La escritura de Junichiro Tanizaki (Tokio, 1886-1965) combina una elegante subjetividad personal y un vasto conocimiento de la cultura tradicional japonesa. El resultado es un texto que, de prisa, puede parecer un reproche nostálgico sobre la occidentalización de Japón pero que, leído más despacio, es otra cosa: una conmovedora meditación sobre el valor de la sombra en la historia, en las artes, en la educación sentimental, en fin, en esa sensibilidad poética tan propia, tan única, de lo que Herder hubiera llamado el “genio nacional” de los japoneses.
Lo de Tanizaki no es una épica (a la de Joseph de Maistre) de la oscuridad sino, más bien, una estética (a la John Ruskin) de la penumbra. La sombra que admira no es un argumento, es una atmósfera; no es la opacidad total e insondable, es el matiz y la contención; la suya es una sombra que no representa la negación dogmática de la luz sino la discreta voluntad de modularla.
El brillo y el calor de las lámparas eléctricas lo irritan, prefiere las velas. Las pantallas de papel le parecen más amables que las ventanas de vidrio. El baño japonés, con su humedad tibia de madera vieja, le resulta mucho más agradable que el reluciente mosaico de cualquier cuarto de aseo occidental. Está convencido de que el resplandor de las lacas es mejor al contacto de un reflejo fugaz que bajo una iluminación constante. La luz directa ofende sus sentidos; la indirecta los inspira. Y así, paso a paso, Tanizaki va desplegando una manera de habitar el mundo donde la belleza no se afirma soberana, se insinúa sutilmente.
Hay algo en su estilo —una mezcla de melancolía, precisión y cortesía— que convierte cada frase en una invitación tan silenciosa como persuasiva. No lamenta las comodidades de la modernidad, quiere rescatar cierta delicadeza ancestral que se pierde cuando todo queda demasiado expuesto. Su intención no es regresar a un paraíso perdido sino volver a refinar la percepción.

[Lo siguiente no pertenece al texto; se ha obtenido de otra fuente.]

oak:
==> flow/design.v <==
module debounc_1 (
	clk,
	n_rst,
	din,
	dout
);
parameter T_20MS = 15'd20_000;  
input clk;
input n_rst;
input din;
output dout;
reg [14:0] cnt;
wire cnt_restart;
reg din_d1;
always @(posedge clk or negedge n_rst)
	if(!n_rst) begin
		din_d1 <= 1'b0;
	end
	else begin
		din_d1 <= din;
	end
assign cnt_restart = (din != din_d1)? 1'b1 : 1'b0;
always @(posedge clk or negedge n_rst)
	if(!n_rst) begin
		cnt <= 15'h0000;
	end
	else begin
		cnt <= (cnt_restart == 1'b1)? T_20MS :
			   (cnt > 15'h0000)? cnt - 15'h0001 : cnt;
	end
reg dout_rdy;
always @(posedge clk or negedge n_rst)
	if(!n_rst) begin
		dout_rdy <= 1'b0;
	end
	else begin
		dout_rdy <= ((cnt == 15'h0000) && (cnt_restart == 1'b0))? din : dout_rdy;
	end	
assign dout = dout_rdy;
endmodule
module debounc_2 (
	clk,
	n_rst,
	din,
	dout
);
parameter T_20MS = 15'd20_000;  
input clk;
input n_rst;
input din;
output dout;
reg [14:0] cnt;
wire cnt_restart;
reg din_d1;
always @(posedge clk or negedge n_rst)
	if(!n_rst) begin
		din_d1 <= 1'b0;
	end
	else begin
		din_d1 <= din;
	end
assign cnt_restart = (din != din_d1)? 1'b1 : 1'b0;
always @(posedge clk or negedge n_rst)
	if(!n_rst) begin
		cnt <= 15'h0000;
	end
	else begin
		 cnt <= ((cnt_restart == 1'b1) && (cnt == 15'h0000))? T_20MS :
            (cnt > 15'h0000)? cnt - 15'h0001 : cnt;
	end
reg dout_rdy;
always @(posedge clk or negedge n_rst)
   if(!n_rst) begin
      dout_rdy <= 1'b0;
   end
   else begin
      dout_rdy <= (cnt == T_20MS)? din_d1 : dout_rdy;
   end   assign dout = dout_rdy;
endmodule
module debounc_3 (
	clk,
	n_rst,
	din,
	dout
);
parameter T_20MS = 15'd20_000;  
input clk;
input n_rst;
input din;
output dout;
reg [14:0] cnt;
wire cnt_restart;
reg din_d1;
always @(posedge clk or negedge n_rst)
	if(!n_rst) begin
		din_d1 <= 1'b0;
	end
	else begin
		din_d1 <= din;
	end
assign cnt_restart = (din != din_d1)? 1'b1 : 1'b0;
always @(posedge clk or negedge n_rst)
	if(!n_rst) begin
		cnt <= 15'h0000;
	end
	else begin
		 cnt <= ((cnt_restart == 1'b1) && (cnt == 15'h0000))? T_20MS :
            (cnt > 15'h0000)? cnt - 15'h0001 : cnt;
	end
reg dout_rdy;
always @(posedge clk or negedge n_rst)
	if(!n_rst) begin
		dout_rdy <= 1'b0;
	end
	else begin
		dout_rdy <= ((cnt == 15'h0000) && (cnt_restart == 1'b0))? din : dout_rdy;
	end	
assign dout = dout_rdy;
endmodule
module edge_det_p(
    clk,
    n_rst,
    b0,
    b0_on
);
input clk;
input n_rst;
input b0;
output b0_on;
reg b0_d1;
reg b0_d2;
wire b0_on;
always @(posedge clk or negedge n_rst)  
if(!n_rst) begin
    b0_d1 <= 1'b0;
    b0_d2 <= 1'b0;
end
else begin
    b0_d1 <= b0;
    b0_d2 <= b0_d1;
end
assign b0_on = (b0_d1 && !b0_d2) ? 1'b1 : 1'b0;  
endmodule
module led(
  clk,
  n_rst,
  din,
  dout
  );
input clk;
input n_rst;
input din;
output reg dout;
parameter T_1S = 20'd1_000_000; 
reg [19:0] counter; 
reg din_prev; 
always @(posedge clk or negedge n_rst) begin
  if (!n_rst) begin
    counter <= 0;
    dout <= 0;
    din_prev <= 0;
  end 
  else begin
    if (din != din_prev) begin
      counter <= 0;  
      dout <= 1;  
    end 
    else if (counter >= T_1S) begin
      dout <= 0;
      counter <= counter;  
    end 
    else begin
      counter <= counter + 1;  
    end
    din_prev <= din;  
  end
end
endmodule
module doorlock_hdl(
  clk,
  n_rst,
  bt,
  btstar,
  led
);
input clk;
input n_rst;
input [9:0] bt;
input btstar;
output led;
parameter S_IDLE = 3'h0;
parameter S_FIRST = 3'h1;
parameter S_SEC = 3'h2;
parameter S_LAST = 3'h3;
parameter S_OPEN = 3'h4;
parameter S_FAKE = 3'h5;
wire bt_any;
reg [2:0] c_state, n_state;
always @(posedge clk or negedge n_rst)
  if(!n_rst) begin
    c_state <= S_IDLE;
  end
  else begin
    c_state <= n_state;
  end
assign bt_any = (bt == 10'h000)? 1'b0 : 1'b1;
always @(c_state or bt or btstar or bt_any)
  case (c_state)
    S_IDLE : begin
      n_state = (bt[1] == 1'b1)? S_FIRST : c_state;
    end
    S_FIRST : begin
      n_state = (bt[2] == 1'b1)? S_SEC : ((btstar == 1'b1) || (bt_any == 1'b1))? S_IDLE : c_state;
    end
    S_SEC : begin
      n_state = (bt[7] == 1'b1)? S_LAST : (btstar == 1'b1) ? S_IDLE : (bt_any == 1'b1) ? S_FAKE : c_state;
    end
    S_LAST : begin
      n_state = (btstar == 1'b1)? S_OPEN : (bt[7] == 1'b1) ? c_state : (bt_any == 1'b1)? S_FAKE : c_state;
    end
    S_OPEN : begin
      n_state = S_IDLE;
    end
    S_FAKE : begin
      n_state = (bt[7] == 1'b1) ? S_LAST : (btstar == 1'b1) ? S_IDLE : c_state;
    end
    default : begin
      n_state = S_IDLE;
    end
  endcase
assign led = (c_state == S_OPEN)? 1'b1 : 1'b0;
endmodule
module bd_if(
  clk,
  n_rst,
  bt_i,
  btstar_i,
  led_i,
  bt_o,
  btstar_o,
  led_o
  );
parameter T_1S = 20'd1_000_000;
parameter T_20MS = 15'd20_000;
input clk;
input n_rst;
input [9:0] bt_i;
input btstar_i;
input led_i;
output [9:0] bt_o;
output btstar_o;
output led_o;
wire [9:0] dwire;
debounc_1 #(.T_20MS(T_20MS)) u_debounc0(
  .clk(clk),
  .n_rst(n_rst),
  .din(bt_i[0]),
  .dout(dwire[0])
);
edge_det_p u_edgedet_p0 (
  .clk(clk),
  .n_rst(n_rst),
  .b0(dwire[0]),
  .b0_on(bt_o[0])
  );
debounc_1 #(.T_20MS(T_20MS)) u_debounc1(
  .clk(clk),
  .n_rst(n_rst),
  .din(bt_i[1]),
  .dout(dwire[1])
);
edge_det_p u_edgedet_p1 (
  .clk(clk),
  .n_rst(n_rst),
  .b0(dwire[1]),
  .b0_on(bt_o[1])
  );
debounc_2 #(.T_20MS(T_20MS)) u_debounc2(
  .clk(clk),
  .n_rst(n_rst),
  .din(bt_i[2]),
  .dout(dwire[2])
);
edge_det_p u_edgedet_p2 (
  .clk(clk),
  .n_rst(n_rst),
  .b0(dwire[2]),
  .b0_on(bt_o[2])
  );
debounc_2 #(.T_20MS(T_20MS)) u_debounc3(
  .clk(clk),
  .n_rst(n_rst),
  .din(bt_i[3]),
  .dout(dwire[3])
);
edge_det_p u_edgedet_p3 (
  .clk(clk),
  .n_rst(n_rst),
  .b0(dwire[3]),
  .b0_on(bt_o[3])
  );
debounc_2 #(.T_20MS(T_20MS)) u_debounc4(
  .clk(clk),
  .n_rst(n_rst),
  .din(bt_i[4]),
  .dout(dwire[4])
);
edge_det_p u_edgedet_p4 (
  .clk(clk),
  .n_rst(n_rst),
  .b0(dwire[4]),
  .b0_on(bt_o[4])
  );
debounc_2 #(.T_20MS(T_20MS)) u_debounc5(
  .clk(clk),
  .n_rst(n_rst),
  .din(bt_i[5]),
  .dout(dwire[5])
);
edge_det_p u_edgedet_p5 (
  .clk(clk),
  .n_rst(n_rst),
  .b0(dwire[5]),
  .b0_on(bt_o[5])
  );
debounc_3 #(.T_20MS(T_20MS)) u_debounc6(
  .clk(clk),
  .n_rst(n_rst),
  .din(bt_i[6]),
  .dout(dwire[6])
);
edge_det_p u_edgedet_p6 (
  .clk(clk),
  .n_rst(n_rst),
  .b0(dwire[6]),
  .b0_on(bt_o[6])
  );
debounc_3 #(.T_20MS(T_20MS)) u_debounc7(
  .clk(clk),
  .n_rst(n_rst),
  .din(bt_i[7]),
  .dout(dwire[7])
);
edge_det_p u_edgedet_p7(
  .clk(clk),
  .n_rst(n_rst),
  .b0(dwire[7]),
  .b0_on(bt_o[7])
  );
debounc_3 #(.T_20MS(T_20MS)) u_debounc8(
  .clk(clk),
  .n_rst(n_rst),
  .din(bt_i[8]),
  .dout(dwire[8])
);
edge_det_p u_edgedet_p8 (
  .clk(clk),
  .n_rst(n_rst),
  .b0(dwire[8]),
  .b0_on(bt_o[8])
  );
debounc_3 #(.T_20MS(T_20MS)) u_debounc9(
  .clk(clk),
  .n_rst(n_rst),
  .din(bt_i[9]),
  .dout(dwire[9])
);
edge_det_p u_edgedet_p9 (
  .clk(clk),
  .n_rst(n_rst),
  .b0(dwire[9]),
  .b0_on(bt_o[9])
  );
edge_det_p u_edgedet_pstar (
  .clk(clk),
  .n_rst(n_rst),
  .b0(~btstar_i),
  .b0_on(btstar_o)
  );
led #(.T_1S(T_1S)) u_led(
  .clk(clk),
  .n_rst(n_rst),
  .din(led_i),
  .dout(led_o)
);
endmodule
module top(
	clk,
	n_rst,
	bt,
	btstar,
	led
);
parameter T_1S = 20'd1_000_000;  
parameter T_20MS = 15'd20_000;  
input clk;
input n_rst;
input [9:0] bt;
input btstar;
output led;
wire [9:0] bt_w;
wire btstar_w;
wire led_w;
bd_if #(
	.T_1S(T_1S),
	.T_20MS(T_20MS)
) u_bd_if(
    .clk(clk),
    .n_rst(n_rst),
    .bt_i(bt),
    .btstar_i(btstar),
    .led_i(led_w),
    .bt_o(bt_w),
    .btstar_o(btstar_w),
    .led_o(led)
);
doorlock_hdl u_doorlock(
    .clk(clk),
    .n_rst(n_rst),
    .bt(bt_w),
    .btstar(btstar_w),
    .led(led_w)
);
endmodule
==> flow/config.mk <==
export PLATFORM = sky130hd
export DESIGN_NAME = top
export DESIGN_NICKNAME = top
export VERILOG_FILES = /design/flow/design.v
export SDC_FILE = /design/flow/constraint.sdc
export NUM_CORES = 4
export LEC_CHECK = 0
export ABC_AREA = 1
export CAP_MARGIN = 40
export CORE_ASPECT_RATIO = 0.98
export CORE_MARGIN = 2
export CORE_UTILIZATION = 72
export CTS_CLUSTER_DIAMETER = 90
export CTS_CLUSTER_SIZE = 13
export PLACE_DENSITY_LB_ADDON = 0.2
export SETUP_SLACK_MARGIN = 0.43
export SLEW_MARGIN = 20
==> flow/constraint.sdc <==
create_clock -name core_clock -period 1.91 [get_ports {clk}]
set_input_delay 0.3820 -clock core_clock [delete_from_list [all_inputs] [get_ports {clk}]]
set_output_delay 0.3820 -clock core_clock [all_outputs]
set_load 0.01 [all_outputs]
run.sh (not shown) runs the stock make flow with config.mk's settings and CLKGATE_MAP_FILE=.
oak finished every step from synthesis to the final layout, and the layout passed the timing, DRC and antenna checks.
For pine, these inputs were changed with respect to oak:
Settings: changing SETUP_SLACK_MARGIN from 0.43 to -0.4; changing CAP_MARGIN from 40 to 10; removing CTS_CLUSTER_SIZE (formerly 13); removing PLACE_DENSITY_LB_ADDON (formerly 0.2); removing CORE_ASPECT_RATIO (formerly 0.98); removing ABC_AREA (formerly 1); changing CTS_CLUSTER_DIAMETER from 90 to 234; setting PLACE_DENSITY to 0.67 for the first time; changing the clock period (ns, I/O delays scaled along) from 1.91 to 5.27.
==> comparison <==
Maximum number of pins on one net before global-route repair: pine higher than oak
First-pass iteration count of the detailed router down 1 in pine wrt oak
pine vs oak — highest clock rate dropped about 40%.
in2async as the worst min-delay path class was reported by oak, and reg2reg by pine.
pine: setup slack 2180 ps above oak
Summary of pine over oak: final cell count went down 673; total wirelength of the detailed-routed design shrank by 43%.
Summary of pine over oak: final critical-path required period +1180 ps; estimated wirelength of the detail-placed design now sits lower; worst clock skew saw a decrease; final worst-path cycle share -32 points; mapped cell area now smaller.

Escrito en una época en la que Japón cayó en los tentáculos del ultranacionalismo tras un muy disruptivo –de tan acelerado– proceso de modernización, la vigencia de este elogio hoy en día permanece intacta: en el culto acrítico a la novedad hay una pérdida de la que deberíamos tratar de rescatarnos. No todo lo viejo es anacrónico, no todo lo estimable tiene que ser actual, no todo lo que brilla es oro. Sin luz no se puede ver nada, pero demasiada luz nos ciega.